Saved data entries
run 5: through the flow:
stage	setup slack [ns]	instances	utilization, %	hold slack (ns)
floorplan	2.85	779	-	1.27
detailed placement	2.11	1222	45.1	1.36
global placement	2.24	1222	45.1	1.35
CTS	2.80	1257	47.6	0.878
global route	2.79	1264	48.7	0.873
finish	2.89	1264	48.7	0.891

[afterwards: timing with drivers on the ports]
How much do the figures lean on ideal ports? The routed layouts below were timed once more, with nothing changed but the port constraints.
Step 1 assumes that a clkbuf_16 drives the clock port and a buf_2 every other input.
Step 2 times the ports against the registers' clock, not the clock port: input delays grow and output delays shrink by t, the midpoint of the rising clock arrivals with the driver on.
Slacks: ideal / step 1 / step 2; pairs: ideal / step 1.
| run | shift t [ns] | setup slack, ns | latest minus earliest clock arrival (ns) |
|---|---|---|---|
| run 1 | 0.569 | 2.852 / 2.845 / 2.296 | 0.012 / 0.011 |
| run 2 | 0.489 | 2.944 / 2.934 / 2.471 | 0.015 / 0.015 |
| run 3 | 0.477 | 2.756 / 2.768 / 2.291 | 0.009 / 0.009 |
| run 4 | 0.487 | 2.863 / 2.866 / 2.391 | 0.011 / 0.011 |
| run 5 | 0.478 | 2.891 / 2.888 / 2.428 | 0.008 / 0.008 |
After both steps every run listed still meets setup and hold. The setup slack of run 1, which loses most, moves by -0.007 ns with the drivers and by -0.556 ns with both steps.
Background: an optimization exercise with open tools, aiming at small area, a short achievable clock period and few clock cycles per item. Do not read the settings as production practice. Where RTL was checked, it was by simulation tests only, not by an equivalence proof against the original. Power and IR drop assume default switching activity.

rev 12:
==> flow/design.v <==
module c1_ldpc_enc (
    input  wire        clk,
    input  wire        rst,
    input  wire        in_valid,
    output wire        in_ready,
    input  wire [31:0] in_data,
    output wire        out_valid,
    input  wire        out_ready,
    output wire [31:0] out_data,
    output wire        out_last
);
    localparam integer RX0 = 123, RX1 = 86, RX2 = 12;
    localparam integer OFF0 = 103, OFF1 = 63, OFF2 = 105;
    reg        rdy;               
    reg  [6:0] wcnt;              
    reg  [1:0] ph;                
    reg        xdone;             
    reg        busy;              
    reg        r32, rx;           
    wire        take = in_valid && rdy && !rst;
    wire [31:0] x    = (in_valid && rdy) ? in_data : 32'd0;    
    reg [127:0] r0, r1, r2;
    genvar p;
    generate
        for (p = 0; p < 128; p = p + 1) begin : g_rot
            if (p < 32) begin : g_win
                always @(posedge clk) begin
                    r0[p] <= ((r32 & r0[(p + 32) % 128]) | (rx & r0[(p + RX0) % 128])) ^ x[p];
                    r1[p] <= ((r32 & r1[(p + 32) % 128]) | (rx & r1[(p + RX1) % 128])) ^ x[p];
                    r2[p] <= ((r32 & r2[(p + 32) % 128]) | (rx & r2[(p + RX2) % 128])) ^ x[p];
                end
            end else begin : g_mov
                always @(posedge clk) begin
                    r0[p] <= (r32 & r0[(p + 32) % 128]) | (rx & r0[(p + RX0) % 128]);
                    r1[p] <= (r32 & r1[(p + 32) % 128]) | (rx & r1[(p + RX1) % 128]);
                    r2[p] <= (r32 & r2[(p + 32) % 128]) | (rx & r2[(p + RX2) % 128]);
                end
            end
        end
    endgenerate
    reg        omode;             
    reg  [1:0] oph;               
    reg  [3:0] v;                 
    reg [31:0] obuf;
    reg        ov, olast;
    wire [31:0] w0, w1, w2;
    generate
        for (p = 0; p < 32; p = p + 1) begin : g_word
            assign w0[p] = r0[(OFF0 + p) % 128];
            assign w1[p] = r1[(OFF1 + p) % 128] ^ r0[(OFF0 + 64 + p) % 128];
            assign w2[p] = r2[(OFF2 + p) % 128] ^ r1[(OFF1 + 96 + p) % 128];
        end
    endgenerate
    wire        load = omode && (!ov || out_ready) && (oph == v[1:0]);
    wire        done = load && (v == 4'd11);
    reg        n_rdy, n_xdone, n_busy;
    reg  [6:0] n_wcnt;
    reg  [1:0] n_ph;
    always @(*) begin
        n_rdy   = rdy;
        n_wcnt  = wcnt;
        n_ph    = ph;
        n_xdone = xdone;
        n_busy  = busy;
        if (take) begin
            n_xdone = 1'b0;
            if (wcnt == 7'd107) begin
                n_wcnt = 7'd0;
                n_rdy  = 1'b0;
                n_busy = 1'b1;
            end else begin
                n_wcnt = wcnt + 7'd1;
            end
        end else if (rdy && wcnt != 7'd0) begin
            n_rdy = 1'b0;
            n_ph  = 2'd1;
            if (wcnt[1:0] == 2'd0) n_xdone = 1'b1;
        end else if (ph != 2'd0) begin
            n_ph = ph + 2'd1;
            if (ph == 2'd3) n_rdy = 1'b1;
        end else if (busy && done) begin
            n_busy = 1'b0;
            n_rdy  = 1'b1;
        end
    end
    always @(posedge clk) begin
        if (rst) begin
            rdy   <= 1'b1;
            wcnt  <= 7'd0;
            ph    <= 2'd0;
            xdone <= 1'b0;
            busy  <= 1'b0;
            r32   <= 1'b0;
            rx    <= 1'b0;
        end else begin
            rdy   <= n_rdy;
            wcnt  <= n_wcnt;
            ph    <= n_ph;
            xdone <= n_xdone;
            busy  <= n_busy;
            if (!n_busy && n_wcnt == 7'd0) begin
                r32 <= 1'b0;          
                rx  <= 1'b0;
            end else if (!n_busy && n_rdy && n_wcnt[1:0] == 2'd0 && !n_xdone) begin
                r32 <= 1'b0;
                rx  <= 1'b1;
            end else begin
                r32 <= 1'b1;
                rx  <= 1'b0;
            end
        end
    end
    always @(posedge clk) begin
        if (rst) begin
            omode <= 1'b0;
            oph   <= 2'd0;
            v     <= 4'd0;
            ov    <= 1'b0;
            olast <= 1'b0;
        end else begin
            oph <= oph + 2'd1;
            if (take && wcnt == 7'd107) begin
                omode <= 1'b1;
                oph   <= 2'd0;
            end else if (done) begin
                omode <= 1'b0;
            end
            if (load) begin
                ov    <= 1'b1;
                olast <= (v == 4'd11);
                v     <= (v == 4'd11) ? 4'd0 : v + 4'd1;
            end else if (out_ready) begin
                ov <= 1'b0;
            end
        end
    end
    wire s0 = !rst && load && !v[3] && !v[2];
    wire s1 = !rst && load && v[2];
    wire s2 = !rst && load && v[3];
    wire sh = !rst && !load;
    always @(posedge clk)
        obuf <= ({32{s0}} & w0) | ({32{s1}} & w1) | ({32{s2}} & w2) | ({32{sh}} & obuf);
    assign in_ready  = rdy;
    assign out_valid = ov;
    assign out_data  = obuf;
    assign out_last  = olast;
endmodule
Source: an optimization exercise on an open RTL-to-GDS flow (aim: a short achievable clock period and few clock cycles per item). Production flows keep margins and buffers that such runs may drop. No functional check of the RTL was part of any run shown here.

==> flow/design.v, too long to show whole: its modules and the start of the top module <==
// module patina_lane: 793 lines
module patina_lane (
    input  wire               clk,
    input  wire               rst,
    input  wire        [17:0] clamp_c,
    input  wire               lin_bypass,
    input  wire signed [31:0] k1,
    input  wire signed [31:0] k2,
    input  wire signed [31:0] k3,
    input  wire               patina_en,
    input  wire signed [11:0] dp,
    input  wire         [2:0] es,
    input  wire         [2:0] eq,
    input  wire        [15:0] out_offset,
    input  wire               in_valid,
    output wire               in_ready,
    input  wire        [13:0] in_code,
    input  wire        [31:0] in_entry,
    output wire               out_valid,
    input  wire               out_ready,
    output wire        [15:0] out_pix,
    output wire               out_hi,
    output wire               out_lo,
    output wire               out_defect
);
  // ...
==> flow/run.sh <==
#!/bin/bash
# synth_recipe.tcl (not shown) runs the flow's synth.tcl, then flattens the netlist and writes it again
# the make line also repeats each setting of config.mk as NAME=value (left out here)
make -C /OpenROAD-flow-scripts/flow DESIGN_CONFIG=/design/flow/config.mk WORK_HOME=/design/flow/orfs CLKGATE_MAP_FILE= SYNTH_SCRIPT=/design/flow/synth_recipe.tcl finish
==> flow/config.mk <==
export PLATFORM = sky130hd
export DESIGN_NAME = patina_lane
export DESIGN_NICKNAME = patina_lane
export VERILOG_FILES = /design/flow/design.v
export SDC_FILE = /design/flow/constraint.sdc
export NUM_CORES = 4
export LEC_CHECK = 0
export CAP_MARGIN = 20
export CORE_MARGIN = 2
export CORE_UTILIZATION = 40
export SLEW_MARGIN = 20
==> flow/constraint.sdc <==
create_clock -name core_clock -period 20.0 [get_ports {clk}]
set_input_delay 4.0000 -clock core_clock [delete_from_list [all_inputs] [get_ports {clk}]]
set_output_delay 4.0000 -clock core_clock [all_outputs]
set_load 0.01 [all_outputs]
==> impl_metrics.tcl, run 1 <==
set metrics [dict create \
    synth_area_leaders "fa_1 (37%), dfxtp_1 (25%), inv_1 (7.1%)" \
    cts_tree "done" \
    status "finished clean" \
    reg2reg_to "d_8[22]" \
    path_clk_slew_ps 60 \
    highest_layer "met5" \
    avgViaCountPerCell 4.76 \
    final_cell_mix "inv_1 (3,512), fa_1 (3,392), dfxtp_1 (2,246)" \
    synthMuxAreaShare 0.0188 \
    post-cts-setup-buffers 0 \
    critPathMaxStageDelay_ps 540 \
    setup_viol 0 \
    avgSynthCellArea_um2 11.1 \
    min_period_ps 5820 \
    place_inst 22700 \
    synth_warnings 1 \
    areaGrowthSynthToFinish_pct 10.5 \
    yosysUniqueCellTypes 103 \
    clkSinkCount 2611 \
    drv_cap 0 \
    drt-initial-drc-count 6459 \
    dieWidth_um 686 \
    met1_length_um 188000 \
    antenna_left 0 \
    hp-start "dh_6[8]" \
    utilization 0.444 \
    crit_end "out_pix[12]" \
    grt_pass1_vias 122000 \
    tapCellCount 6174 \
    crit_path_cell_trace "clkdlybuf4s50_1" \
    critPathKind "register to output pin" \
    comb.multi_input.count 10100 \
    path_delay_family "buffers and inverters" \
]
This design comes from an exercise in tuning for small area, a short achievable clock period and few clock cycles per item on the open sky130 flow, not from production work. The RTL was checked by simulation tests, not by an equivalence proof against the original design.

v45:
## plate_compose
module plate_compose (
    input  wire        clk,
    input  wire        rst,           
    input  wire        in_valid,
    output wire        in_ready,
    input  wire        in_first,      
    input  wire        in_last,       
    input  wire [1:0]  in_mode,       
    input  wire [15:0] in_opac,       
    input  wire        in_has_alpha,  
    input  wire [15:0] in_alpha,      
    input  wire [15:0] in_s0,         
    input  wire [15:0] in_s1,         
    input  wire [15:0] in_s2,         
    output wire        out_valid,
    input  wire        out_ready,
    output wire [15:0] out_c0,
    output wire [15:0] out_c1,
    output wire [15:0] out_c2
);
For scale: roughly 350 flip-flops, ~140 I/O pins, about 69000 um^2 of cells after synthesis.
==> flow/config.mk <==
export PLATFORM = sky130hd
export DESIGN_NAME = plate_compose
export DESIGN_NICKNAME = plate_compose
export VERILOG_FILES = /design/flow/design.v
export SDC_FILE = /design/flow/constraint.sdc
export NUM_CORES = 4
export LEC_CHECK = 0
export CAP_MARGIN = 20
export CORE_MARGIN = 2
export CORE_UTILIZATION = 60
export CTS_BUF_LIST = sky130_fd_sc_hd__clkbuf_8
export PLACE_DENSITY = 0.72
export SLEW_MARGIN = 20
export SYNTH_HIERARCHICAL = 1
export SYNTH_MINIMUM_KEEP_SIZE = 0
==> flow/constraint.sdc <==
create_clock -name core_clock -period 40.0 [get_ports {clk}]
set_input_delay 8.0000 -clock core_clock [delete_from_list [all_inputs] [get_ports {clk}]]
set_output_delay 8.0000 -clock core_clock [all_outputs]
set_load 0.01 [all_outputs]
standard.sh (not shown) runs the stock make flow with config.mk's settings and CLKGATE_MAP_FILE= SYNTH_SCRIPT=/design/flow/synth_recipe.tcl, a recipe that flattens the netlist after the stock synthesis.
==> flow/flow/run.sh <==
#!/bin/bash
# The standard layout (standard.sh: the standard flow's own ORFS flow with its synthesis),
# with the port buffers placed as buf_2 cells instead of the default
# delay-buffer cells. Each tool's output goes to standard.log here.
set -euo pipefail
bash standard.sh "BUFFER_PORTS_ARGS=-buffer_cell sky130_fd_sc_hd__buf_2" finish > standard.log 2>&1
v45: all stages complete, timing, DRC and antenna checks passed
Testbench counts of v45, summed over its fixed seeds: cycles 9,606, pixels 2,400.
--- input diff v45..v28 ---
--- a/flow/config.mk
+++ b/flow/config.mk
@@ -8,7 +8,6 @@
 export CAP_MARGIN = 20
 export CORE_MARGIN = 2
-export CORE_UTILIZATION = 60
-export CTS_BUF_LIST = sky130_fd_sc_hd__clkbuf_8
-export PLACE_DENSITY = 0.72
+export CORE_UTILIZATION = 40
+export PLACE_DENSITY = 0.6
 export SLEW_MARGIN = 20
 export SYNTH_HIERARCHICAL = 1
[summary]
Wire: v28 routes more than v45. Number of global-route vias before repair essentially unchanged between v45 and v28. The sequential share of layout area in v28 was lower than what v45 gave.
Input-level comparison between v56 and v28:
--- a/flow/config.mk
+++ b/flow/config.mk
@@ -8,6 +8,6 @@
 export CAP_MARGIN = 20
 export CORE_MARGIN = 2
-export CORE_UTILIZATION = 40
-export PLACE_DENSITY = 0.6
+export CORE_UTILIZATION = 60
+export PLACE_DENSITY = 0.72
 export SLEW_MARGIN = 20
 export SYNTH_HIERARCHICAL = 1
[summary]
- The final layout from v56, which completed every stage, passed the timing, design-rule and antenna checks at the end of the flow.
- Going from v28 to v56, height of the die shrinks by 76 um.
- Of the two values seen for critical path launch point, o[42] was produced by v56 and o[26] by v28.
Here is what was changed in the inputs of v5 compared with v56.
==> flow/run.sh (new file) <==
#!/bin/bash
# synth_recipe.tcl (not shown) runs the flow's synth.tcl, then flattens the netlist and writes it again
# the make line also repeats each setting of config.mk as NAME=value (left out here)
make -C /OpenROAD-flow-scripts/flow DESIGN_CONFIG=/design/flow/config.mk WORK_HOME=/design/flow/orfs CLKGATE_MAP_FILE= SYNTH_SCRIPT=/design/flow/synth_recipe.tcl finish
--- a/flow/config.mk
+++ b/flow/config.mk
@@ -8,6 +8,6 @@
 export CAP_MARGIN = 20
 export CORE_MARGIN = 2
-export CORE_UTILIZATION = 60
-export PLACE_DENSITY = 0.72
+export CORE_UTILIZATION = 40
+export PLACE_DENSITY = 0.6
 export SLEW_MARGIN = 20
 export SYNTH_HIERARCHICAL = 1
removed: flow/flow/run.sh
removed: flow/standard.sh
- Delta (v5 minus v56): fmax has decreased, worst clock skew grew by 0.012 ns, multi-input gate area in the final layout saw little to no change, finished layout cell area increased 2.3%.
- The higher sequential share of layout area came out of v56.

## afterwards: timing with drivers on the ports
How much do the figures lean on ideal ports? The routed layouts below were timed once more, with nothing changed but the port constraints. Step 1, drivers: a clkbuf_16 drives clk and a buf_2 each remaining input, both assumed. Step 2, shift: input delay + t, output delay - t, t = (earliest + latest rising clock arrival at the registers) / 2. This alone moves slack from input paths to output paths. Slacks: no drivers / after step 1 / after step 2; pairs: no drivers / after step 1.
| run | t (ns) | setup slack, ns | worst hold slack (ns) | clock arrival spread, ns | pins driven straight from the clock port |
|---|---|---|---|---|---|
| v45 | 0.787 | 30.721 / 30.652 / 30.331 | 0.433 / 0.433 / 0.433 | 0.070 / 0.070 | 1 |
| v28 | 0.746 | 30.781 / 30.706 / 30.642 | 0.418 / 0.418 / 0.418 | 0.068 / 0.068 | 1 |
| v56 | 0.709 | 30.810 / 30.733 / 30.336 | 0.426 / 0.426 / 0.426 | 0.036 / 0.036 | 1 |
| v5 | 0.729 | 30.440 / 30.366 / 30.250 | 0.423 / 0.423 / 0.423 | 0.050 / 0.050 | 1 |
After both steps every run listed still meets setup and hold. The setup slack of v56, which loses most, moves by -0.077 ns with the drivers and by -0.474 ns with both steps.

To do
Look above for the line with "n_ph = ph + 2'd1;" and the line with "assign out_valid = ov;", and reproduce exactly those two lines plus every line between, nothing more.

Response to the task
            n_ph = ph + 2'd1;
            if (ph == 2'd3) n_rdy = 1'b1;
        end else if (busy && done) begin
            n_busy = 1'b0;
            n_rdy  = 1'b1;
        end
    end
    always @(posedge clk) begin
        if (rst) begin
            rdy   <= 1'b1;
            wcnt  <= 7'd0;
            ph    <= 2'd0;
            xdone <= 1'b0;
            busy  <= 1'b0;
            r32   <= 1'b0;
            rx    <= 1'b0;
        end else begin
            rdy   <= n_rdy;
            wcnt  <= n_wcnt;
            ph    <= n_ph;
            xdone <= n_xdone;
            busy  <= n_busy;
            if (!n_busy && n_wcnt == 7'd0) begin
                r32 <= 1'b0;          
                rx  <= 1'b0;
            end else if (!n_busy && n_rdy && n_wcnt[1:0] == 2'd0 && !n_xdone) begin
                r32 <= 1'b0;
                rx  <= 1'b1;
            end else begin
                r32 <= 1'b1;
                rx  <= 1'b0;
            end
        end
    end
    always @(posedge clk) begin
        if (rst) begin
            omode <= 1'b0;
            oph   <= 2'd0;
            v     <= 4'd0;
            ov    <= 1'b0;
            olast <= 1'b0;
        end else begin
            oph <= oph + 2'd1;
            if (take && wcnt == 7'd107) begin
                omode <= 1'b1;
                oph   <= 2'd0;
            end else if (done) begin
                omode <= 1'b0;
            end
            if (load) begin
                ov    <= 1'b1;
                olast <= (v == 4'd11);
                v     <= (v == 4'd11) ? 4'd0 : v + 4'd1;
            end else if (out_ready) begin
                ov <= 1'b0;
            end
        end
    end
    wire s0 = !rst && load && !v[3] && !v[2];
    wire s1 = !rst && load && v[2];
    wire s2 = !rst && load && v[3];
    wire sh = !rst && !load;
    always @(posedge clk)
        obuf <= ({32{s0}} & w0) | ({32{s1}} & w1) | ({32{s2}} & w2) | ({32{sh}} & obuf);
    assign in_ready  = rdy;
    assign out_valid = ov;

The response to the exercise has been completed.